2. Shows that your organization or cause can be limitless and bigger than yourself and your staff. Oftentimes, it brings staff members back to the original purpose of why they are doing what they do by reigniting their passion.
Now, keeping dreaming big in mind, I also empathize with the Non-Profit Tech blogger, Allan Benamer whose post discusses Web 2.0’s barriers to entry in some non-profit worlds. Allan brings up some great points on how a non-profit can approach technology, all technology, and create a culture shift within organizations without the web 2.0 hype.

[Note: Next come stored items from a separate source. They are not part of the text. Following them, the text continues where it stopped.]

$ cat src/hdl/grr_pkg.sv
`default_nettype none

package grr_pkg;

  // request types on the input channel
  localparam logic [1:0] REQ_LOAD  = 2'd0;
  localparam logic [1:0] REQ_START = 2'd1;
  localparam logic [1:0] REQ_PRINT = 2'd2;

  // result kinds
  localparam logic [1:0] KIND_WIN  = 2'd0;
  localparam logic [1:0] KIND_ROW  = 2'd1;
  localparam logic [1:0] KIND_CLIP = 2'd2;

  // configuration register indexes
  localparam logic [2:0] CFG_GLYPH_W  = 3'd0;
  localparam logic [2:0] CFG_GLYPH_H  = 3'd1;
  localparam logic [2:0] CFG_CELL_W   = 3'd2;
  localparam logic [2:0] CFG_CELL_H   = 3'd3;
  localparam logic [2:0] CFG_PROP     = 3'd4;
  localparam logic [2:0] CFG_SCREEN_W = 3'd5;

  // replacement for codes outside the font
  localparam logic [7:0] CHAR_QMARK = 8'h3F;

  // glyph base address width: 8-bit index times 5-bit height
  localparam int BASE_W = 13;

  typedef struct packed {
    logic [1:0]  req_type;
    logic [10:0] font_addr;
    logic [7:0]  font_byte;
    logic [15:0] start_left;
    logic [15:0] start_top;
    logic [7:0]  char_code;
  } in_item_t;

  typedef struct packed {
    logic [1:0]  kind;
    logic [15:0] win_left;
    logic [15:0] win_top;
    logic [4:0]  win_width;
    logic [4:0]  win_height;
    logic [15:0] row_mask;
    logic [4:0]  advance;
    logic [15:0] total_width;
    logic        last;
  } out_item_t;

  // saturated configuration seen by front and back
  typedef struct packed {
    logic [3:0]  gw;
    logic [4:0]  gh;
    logic [4:0]  cw;
    logic [4:0]  ch;
    logic [4:0]  pad;
    logic        prop;
    logic [15:0] screen_width;
  } cfg_t;

  typedef enum logic [1:0] {
    OP_LOAD  = 2'd0,
    OP_START = 2'd1,
    OP_PRINT = 2'd2
  } op_t;

  // one classified item in the queue
  typedef struct packed {
    op_t               op;
    logic [BASE_W-1:0] addr;
    logic [7:0]        font_byte;
    logic [7:0]        idx;
    logic [15:0]       left;
    logic [15:0]       top;
  } q_entry_t;

endpackage

`default_nettype wire

$ cat src/hdl/grr_queue.sv
`default_nettype none

module grr_queue (
  input  wire                clk,
  input  wire                rst_n,
  input  wire                push,
  input  grr_pkg::q_entry_t  push_entry,
  output logic               full,
  input  wire                pop,
  output logic               valid,
  output grr_pkg::q_entry_t  head
);
  import grr_pkg::*;

  q_entry_t   slot_r [2];
  logic       wr_ptr_r;
  logic       rd_ptr_r;
  logic [1:0] count_r;
  logic       do_push;
  logic       do_pop;

  assign full    = (count_r == 2'd2);
  assign valid   = (count_r != 2'd0);
  assign head    = slot_r[rd_ptr_r];
  assign do_push = push && !full;
  assign do_pop  = pop && valid;

  // pointers and fill count
  always_ff @(posedge clk) begin
    if (!rst_n) begin
      wr_ptr_r <= 1'b0;
      rd_ptr_r <= 1'b0;
      count_r  <= 2'd0;
    end else begin
      if (do_push) wr_ptr_r <= !wr_ptr_r;
      if (do_pop)  rd_ptr_r <= !rd_ptr_r;
      if (do_push && !do_pop) count_r <= count_r + 2'd1;
      else if (!do_push && do_pop) count_r <= count_r - 2'd1;
    end
  end

  // entry storage
  always_ff @(posedge clk) begin
    if (do_push) slot_r[wr_ptr_r] <= push_entry;
  end

endmodule

`default_nettype wire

To share an experience, last summer I was a research consultant for a non-profit organization. This included conducting an e-communications training workshop for all staff, conducting a User-Interface study, gathering relevant case studies, identifying and researching a target audience (Surprise, the millennials), and drafting recommendations for the organizatioan’s e-strategy.
In brief, the whole project was a great success. We purposefully left out a budget section of the recommendations as the chief communications officer and I agreed that a budget section would limit the brainstorming process by placing the focus on what we can and can’t do, rather than bringing the staff together to learn, brainstorm and have fun.
From the experience, the staff as a group, came to the consensus that they were focusing too much on their inputs, than their outputs in all their communications and strategy. It may seem like a simple outcome from the project, but it meant great changes for the organization. It brought everyone back under the original purpose of the organization – to help their clients, show how fun doing good can be and to share that with others. Instead of focusing on text bringing in donations and showing how each dollar would be used (which is important) and looking at what the organization could ‘get’ from their donors….they instead made a change. They started to focus on their outputs and what they are offering as a whole.
Now, the organization is changing for the better by the day. These changes include:
- Updates and additions to their website and e-communications strategy. Some of which include simple presentation changes but others include great uses of Web 2.0.
- A refreshed staff who is renewed by their passion and greater purpose of the organization.
- Increased organization internally.
- More ways for volunteers to get involved.
- Greater participation and interest in events by the millennial audience.
- And more!
All in all, yes, technology is great. Yes, Web 2.0 can be fun and helpful. But also.
Dream big. Remember your purpose. And, focus your energy on your outputs and your inputs will follow. (As a quick analogy, if you focused solely on blog traffic, would you get more traffic? Or, if you focused on offering great content, wouldn’t the traffic follow? Think Field of Dreams.)